The task calls for the count of lines containing "IDLE" in these records, given as a number with no other words.
----
<file path="src/rtl/addsub_pkg.sv">
// addsub_pkg: shared FSM state type, requester count and add/sub mode constants for addsub_arbiter
package addsub_pkg;
  typedef enum logic [1:0] {IDLE, EXEC, RESP} state_t;
  localparam int NREQ = 2;
  localparam logic MODE_ADD = 1'b0;
  localparam logic MODE_SUB = 1'b1;
endpackage

</file>
<file path="src/rtl/addsub_arbiter_if.sv">
// addsub_arbiter_if: two-requester valid/ready request channel plus tagged response channel; master = requesters/sink, slave = arbiter
interface addsub_arbiter_if #(parameter int WIDTH = 3);
  import addsub_pkg::*;
  logic [NREQ-1:0] req_valid, req_ready, req_sub;
  logic [NREQ*WIDTH-1:0] req_x, req_y;
  logic rsp_valid, rsp_ready, rsp_id, rsp_cout, rsp_ovf;
  logic [WIDTH-1:0] rsp_sum;
  modport master (
    output req_valid, req_x, req_y, req_sub, rsp_ready,
    input req_ready, rsp_valid, rsp_id, rsp_sum, rsp_cout, rsp_ovf
  );
  modport slave (
    input req_valid, req_x, req_y, req_sub, rsp_ready,
    output req_ready, rsp_valid, rsp_id, rsp_sum, rsp_cout, rsp_ovf
  );
endinterface

</file>
<file path="src/rtl/addsub_core.sv">
// addsub_core: combinational ripple add/subtract; in x, y, sub; out sum, cout, c_msb_in (carry into MSB), ovf (signed overflow)
module addsub_core
  import addsub_pkg::*;
#(
  parameter int WIDTH = 3
) (
  input  logic [WIDTH-1:0] x,
  input  logic [WIDTH-1:0] y,
  input  logic             sub,
  output logic [WIDTH-1:0] sum,
  output logic             cout,
  output logic             c_msb_in,
  output logic             ovf
);
  logic [WIDTH:0] c;
  logic [WIDTH-1:0] yb;
  assign yb = y ^ {WIDTH{sub}};
  always_comb begin
    c = '0;
    sum = '0;
    c[0] = sub;
    for (int i = 0; i < WIDTH; i++) begin
      sum[i] = x[i] ^ yb[i] ^ c[i];
      c[i+1] = (x[i] & yb[i]) | (c[i] & (x[i] ^ yb[i]));
    end
    cout = c[WIDTH];
    c_msb_in = c[WIDTH-1];
    ovf = (sub == MODE_SUB) ? (x[WIDTH-1] != y[WIDTH-1]) && (sum[WIDTH-1] != x[WIDTH-1]) : c_msb_in ^ cout;
  end
endmodule

</file>
<file path="src/rtl/addsub_arbiter.sv">
// addsub_arbiter: round-robin shares one add/sub datapath between two requesters; ports clk, rst, bus (slave modport), busy, op_count; define ADDSUB_ARB_STICKY_OVF_EN to add clr_sticky/ovf_sticky
module addsub_arbiter
  import addsub_pkg::*;
#(
  parameter int WIDTH = 3,
  parameter int CNT_W = 8
) (
  input  logic             clk,
  input  logic             rst,
  addsub_arbiter_if.slave  bus,
  output logic             busy,
  output logic [CNT_W-1:0] op_count
`ifdef ADDSUB_ARB_STICKY_OVF_EN
  ,
  input  logic             clr_sticky,
  output logic [NREQ-1:0]  ovf_sticky
`endif
);
  state_t state, next_state;
  logic last_grant, grant, accept, rsp_hs, id_q, sub_q;
  logic [WIDTH-1:0] x_q, y_q, sum;
  logic cout, c_msb_in, ovf;
  addsub_core #(.WIDTH(WIDTH)) u_core (
    .x(x_q),
    .y(y_q),
    .sub(sub_q),
    .sum(sum),
    .cout(cout),
    .c_msb_in(c_msb_in),
    .ovf(ovf)
  );
  assign grant = &bus.req_valid ? ~last_grant : bus.req_valid[1];
  assign accept = state == IDLE && bus.req_valid[grant];
  assign bus.req_ready = accept ? NREQ'(1) << grant : '0;
  assign rsp_hs = state == RESP && bus.rsp_ready;
  assign busy = state != IDLE;
  always_comb begin
    next_state = state;
    next_state = state == IDLE ? (accept ? EXEC : IDLE) :
                 state == EXEC ? RESP : (bus.rsp_ready ? IDLE : RESP);
  end
  always_ff @(posedge clk) begin
    if (rst) begin
      state <= IDLE;
      last_grant <= 1'b1;
      x_q <= '0;
      y_q <= '0;
      sub_q <= 1'b0;
      id_q <= 1'b0;
      bus.rsp_valid <= 1'b0;
      bus.rsp_id <= 1'b0;
      bus.rsp_sum <= '0;
      bus.rsp_cout <= 1'b0;
      bus.rsp_ovf <= 1'b0;
      op_count <= '0;
    end else begin
      state <= next_state;
      if (accept) begin
        x_q <= bus.req_x[int'(grant)*WIDTH +: WIDTH];
        y_q <= bus.req_y[int'(grant)*WIDTH +: WIDTH];
        sub_q <= bus.req_sub[grant];
        id_q <= grant;
        last_grant <= grant;
      end
      if (state == EXEC) begin
        bus.rsp_valid <= 1'b1;
        bus.rsp_id <= id_q;
        bus.rsp_sum <= sum;
        bus.rsp_cout <= cout;
        bus.rsp_ovf <= (sub_q == MODE_SUB) ? ovf : c_msb_in ^ cout;
      end
      if (rsp_hs) begin
        bus.rsp_valid <= 1'b0;
        op_count <= op_count + 1'b1;
      end
    end
  end
`ifdef ADDSUB_ARB_STICKY_OVF_EN
  always_ff @(posedge clk)
    ovf_sticky <= rst ? '0 : (clr_sticky ? '0 : ovf_sticky) | (rsp_hs && bus.rsp_ovf ? NREQ'(1) << bus.rsp_id : '0);
`endif
endmodule

</file>
<file path="src/flat_wrapper.sv">
// flat-port wrapper written by rule: the top's interface ports become plain ports
module addsub_arbiter_flat import addsub_pkg::*;
#(
  parameter int WIDTH = 3,
  parameter int CNT_W = 8
)
  (clk, rst, busy, op_count, bus_req_valid, bus_req_x, bus_req_y, bus_req_sub, bus_rsp_ready, bus_req_ready, bus_rsp_valid, bus_rsp_id, bus_rsp_sum, bus_rsp_cout, bus_rsp_ovf);
  addsub_arbiter_if #(.WIDTH(WIDTH)) bus_i ();
  input  logic clk;
  input  logic rst;
  output logic busy;
  output logic [CNT_W-1:0] op_count;
  input wire logic [$bits(bus_i.req_valid)-1:0] bus_req_valid;
  input wire logic [$bits(bus_i.req_x)-1:0] bus_req_x;
  input wire logic [$bits(bus_i.req_y)-1:0] bus_req_y;
  input wire logic [$bits(bus_i.req_sub)-1:0] bus_req_sub;
  input wire logic [$bits(bus_i.rsp_ready)-1:0] bus_rsp_ready;
  output wire logic [$bits(bus_i.req_ready)-1:0] bus_req_ready;
  output wire logic [$bits(bus_i.rsp_valid)-1:0] bus_rsp_valid;
  output wire logic [$bits(bus_i.rsp_id)-1:0] bus_rsp_id;
  output wire logic [$bits(bus_i.rsp_sum)-1:0] bus_rsp_sum;
  output wire logic [$bits(bus_i.rsp_cout)-1:0] bus_rsp_cout;
  output wire logic [$bits(bus_i.rsp_ovf)-1:0] bus_rsp_ovf;
  assign bus_i.req_valid = bus_req_valid;
  assign bus_i.req_x = bus_req_x;
  assign bus_i.req_y = bus_req_y;
  assign bus_i.req_sub = bus_req_sub;
  assign bus_i.rsp_ready = bus_rsp_ready;
  assign bus_req_ready = bus_i.req_ready;
  assign bus_rsp_valid = bus_i.rsp_valid;
  assign bus_rsp_id = bus_i.rsp_id;
  assign bus_rsp_sum = bus_i.rsp_sum;
  assign bus_rsp_cout = bus_i.rsp_cout;
  assign bus_rsp_ovf = bus_i.rsp_ovf;
  addsub_arbiter #(.WIDTH(WIDTH), .CNT_W(CNT_W)) u_core (.clk(clk), .rst(rst), .bus(bus_i), .busy(busy), .op_count(op_count));
endmodule
</file>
----
▶ _Solution_: 6